Its release comes a day after the Supreme Court of Canada declined to hear the latest appeal against the Trans Mountain Pipeline expansion project. Work continues on that and B.C.’s other pipeline project, the Coastal Gaslink line to deliver natural gas for export from northeast gas fields to a terminal at Kitimat.
Supported by most Indigenous communities on the pipeline route, Coastal Gaslink sparked Canada-wide protests and rail blockades immediately after Premier John Horgan’s government became the first jurisdiction in Canada to commit to implement UNDRIP. While B.C. politicians insisted its call for “free, prior and informed consent” isn’t a veto over resource projects, protesters and student supporters responded by blockading the legislature as well.
The framework law passed in November commits the B.C. government to an “action plan” to implement the UNDRIP principles in B.C. Indigenous Relations Minister Scott Fraser said the plan is still expected to be completed by the end of 2020, as the province holds a rare summer session after the disruption caused by the COVID-19 pandemic.

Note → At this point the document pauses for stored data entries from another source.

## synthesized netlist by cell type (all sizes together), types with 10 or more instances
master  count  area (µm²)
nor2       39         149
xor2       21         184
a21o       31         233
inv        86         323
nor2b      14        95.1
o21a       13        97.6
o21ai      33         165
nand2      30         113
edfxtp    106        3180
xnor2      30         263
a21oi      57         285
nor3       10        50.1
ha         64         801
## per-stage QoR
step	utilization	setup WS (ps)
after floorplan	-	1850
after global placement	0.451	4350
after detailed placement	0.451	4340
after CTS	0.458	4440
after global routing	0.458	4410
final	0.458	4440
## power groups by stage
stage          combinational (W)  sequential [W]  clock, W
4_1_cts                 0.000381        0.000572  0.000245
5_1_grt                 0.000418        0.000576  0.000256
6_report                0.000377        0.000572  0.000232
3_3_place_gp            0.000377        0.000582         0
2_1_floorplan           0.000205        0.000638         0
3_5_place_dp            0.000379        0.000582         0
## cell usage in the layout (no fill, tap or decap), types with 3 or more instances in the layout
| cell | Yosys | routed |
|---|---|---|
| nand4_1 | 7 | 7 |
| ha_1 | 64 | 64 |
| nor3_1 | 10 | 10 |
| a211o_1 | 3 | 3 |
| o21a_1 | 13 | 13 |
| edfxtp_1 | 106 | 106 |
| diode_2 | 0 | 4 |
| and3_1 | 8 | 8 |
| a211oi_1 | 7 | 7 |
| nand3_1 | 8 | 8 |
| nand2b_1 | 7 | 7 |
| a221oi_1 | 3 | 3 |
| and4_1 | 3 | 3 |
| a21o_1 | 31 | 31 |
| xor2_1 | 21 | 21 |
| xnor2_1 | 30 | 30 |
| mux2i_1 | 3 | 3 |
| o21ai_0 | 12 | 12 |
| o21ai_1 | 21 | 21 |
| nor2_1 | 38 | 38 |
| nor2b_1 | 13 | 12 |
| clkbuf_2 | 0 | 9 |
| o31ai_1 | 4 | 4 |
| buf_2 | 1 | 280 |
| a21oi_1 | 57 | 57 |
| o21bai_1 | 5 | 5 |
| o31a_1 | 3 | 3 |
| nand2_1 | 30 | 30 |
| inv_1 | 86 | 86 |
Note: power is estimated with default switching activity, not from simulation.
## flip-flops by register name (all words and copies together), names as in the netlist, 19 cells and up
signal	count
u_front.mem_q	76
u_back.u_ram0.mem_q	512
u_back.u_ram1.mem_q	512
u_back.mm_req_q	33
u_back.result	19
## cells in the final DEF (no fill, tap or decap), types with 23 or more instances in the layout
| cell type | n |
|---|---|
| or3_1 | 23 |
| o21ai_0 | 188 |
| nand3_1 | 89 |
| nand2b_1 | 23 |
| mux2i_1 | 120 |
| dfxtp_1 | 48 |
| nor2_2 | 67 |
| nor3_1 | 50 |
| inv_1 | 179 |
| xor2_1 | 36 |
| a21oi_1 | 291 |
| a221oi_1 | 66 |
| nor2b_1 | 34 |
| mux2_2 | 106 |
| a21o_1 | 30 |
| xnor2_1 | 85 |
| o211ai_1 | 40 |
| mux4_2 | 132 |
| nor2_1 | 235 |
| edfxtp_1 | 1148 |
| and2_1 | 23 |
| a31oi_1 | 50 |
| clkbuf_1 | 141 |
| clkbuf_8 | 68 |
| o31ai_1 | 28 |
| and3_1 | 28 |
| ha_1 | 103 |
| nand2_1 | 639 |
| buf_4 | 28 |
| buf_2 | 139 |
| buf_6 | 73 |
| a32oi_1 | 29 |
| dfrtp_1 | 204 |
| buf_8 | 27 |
--- config.mk ---
export PLATFORM = sky130hd
export DESIGN_NAME = psr_ram
export DESIGN_NICKNAME = d
export VERILOG_FILES = /design/src/design/psr_ram.sv
export SDC_FILE = /design/constraint.sdc
export NUM_CORES = 1
export LEC_CHECK = 0
export ABC_CLOCK_PERIOD_IN_PS = 1740
export BUFFER_PORTS_ARGS = -buffer_cell sky130_fd_sc_hd__buf_4
export CORE_ASPECT_RATIO = 1.1
export CORE_MARGIN = 3
export CORE_UTILIZATION = 52
export CTS_CLUSTER_DIAMETER = 40
export DETAILED_ROUTE_END_ITERATION = 8
export PLACE_DENSITY = 0.79
export SLEW_MARGIN = 10
export SYNTH_ARGS = -nofsm -noshare
export SYNTH_HDL_FRONTEND = slang
export SYNTH_SLANG_ARGS = --single-unit
--- constraint.sdc ---
create_clock -name i_clk -period 1.74 [get_ports i_clk]
set_clock_uncertainty 0.1 [all_clocks]
set_input_delay 0.087 -clock i_clk [delete_from_list [all_inputs] [get_ports i_clk]]
set_output_delay 0.087 -clock i_clk [all_outputs]
set_load 0.005 [all_outputs]
--- src/design/psr_ram.sv ---
// ----------------------------------------------------------------------------
// Per-bin running statistics: generic RAM
// One write port and one read port, with registered read data.
// ----------------------------------------------------------------------------
module psr_ram #(
    parameter int WIDTH = 8,
    parameter int DEPTH = 2
) (
    input  logic                                   i_clk,
    input  logic                                   i_we,
    input  logic [((DEPTH > 1) ? $clog2(DEPTH) : 1)-1:0] i_waddr,
    input  logic [WIDTH-1:0]                       i_wdata,
    input  logic [((DEPTH > 1) ? $clog2(DEPTH) : 1)-1:0] i_raddr,
    output logic [WIDTH-1:0]                       o_rdata
);

    logic [WIDTH-1:0] r_mem [DEPTH];

    always_ff @(posedge i_clk) begin
        if (i_we) begin
            r_mem[i_waddr] <= i_wdata;
        end
        o_rdata <= r_mem[i_raddr];
    end

endmodule

; Yosys cells after proc, flatten, opt, wreduce, memory -nomap -nowiden
; Memories as Yosys holds them, arrays and structs flattened. A register that Yosys moved wholly into a read port is not among the register bits.
; Cells that the tools add are included.
[word_totals]
out_inout_bits = 8
word_cells = 3
romBits = 0
latch_bits = 0
ff_bits = 0
mem_bits_rw = 16
memories = 1
inputBits = 12
[mem_list]
columns = name, depth, width, read_ports, rd_clocked_by_memory_dff, wr, line_no
row1 = r_mem, 2, 8, 1, 1, 1, 17  ; logic [WIDTH-1:0] r_mem [DEPTH];
[op_classes]
eq_ne = 0
n_shift = 0
div = 0
n_reduce_logical = 0
n_mux = 2
order_cmp = 0
n_bitwise = 0
mul = 0
addsub = 0
[ops]
columns = operator, count
row1 = 2-to-1 mux 1 bit, 2

; Depth between registers and ports, before layout
[depth]
ltp_word = 2
ltp_mapped = 2
mapped_depth_nobuf = 1

; Worst setup path after synthesis
; No wires, ideal clock.
[synth_path]
path_kind = input-to-reg
from = in i_we
to = mem r_mem[0][0] (enable)
path_stages = 1
arrival_time_ps = 507
path_buffers = 0
required_ps = 1267
slack_ps = 760
setup_time_ps = 373
cell_sequence = nor2b_1
[synth_via]
elab_chain_len = 2
[synth_rtl]
columns = element, line_no
row1 = "start, declared", 10  ; input logic i_we,
row2 = 2-to-1 mux 1 bit, 20  ; if (i_we) begin
row3 = 2-to-1 mux 1 bit (implied by the code), 21  ; r_mem[i_waddr] <= i_wdata;
row4 = "end, declared", 17
; Every way passes these cells.

; Final worst setup path
[layout_path]
from = reg o_rdata[7] (read register of r_mem)
to = out o_rdata[7]
[layout_rtl]
columns = element, line_no
row1 = "start, declared", 14  ; output logic [WIDTH-1:0] o_rdata
; No word-level cell between the ends.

The B.C. Liberals ultimately supported the law, after questions about which of many UN commitments it enshrines. One is UNDRIP Article 39, which states: Indigenous people have the right to access to financial and technical assistance from states and through international cooperation, for enjoying the rights contained in this declaration.”
Fraser replied that UNDRIP “does not create a positive obligation on the part of the state, but there will be conversations about funding from the provincial government.”
Conversations so far have produced a share of B.C.’s gambling revenues and commitments to add provincial funds to the federal responsibility to build housing on reserves.
Indigenous MLAs had their say as well before the framework bill passed. B.C. Green MLA Adam Olsen said Indigenous consent is key to stopping energy projects like Trans Mountain and Coastal Gaslink. B.C. Liberal MLA Ellis Ross, a former Haisla Nation chief counsellor, argued that Indigenous consent already exists in Canadian case law.
“That’s why we have LNG,” Ross told the legislature. “That’s why we have peace in the woods.”
In a year-end interview, Olsen, Saanich North and the Islands MLA and a member of the Tsartlip First Nation, said “consent” is more than consultation that has been required of federal and provincial governments.
“So while it might be a more stiff task to get consent, it is a more clear determination at the end of it,” Olsen said. “Consent is not a veto over resource development. No rights are absolute.”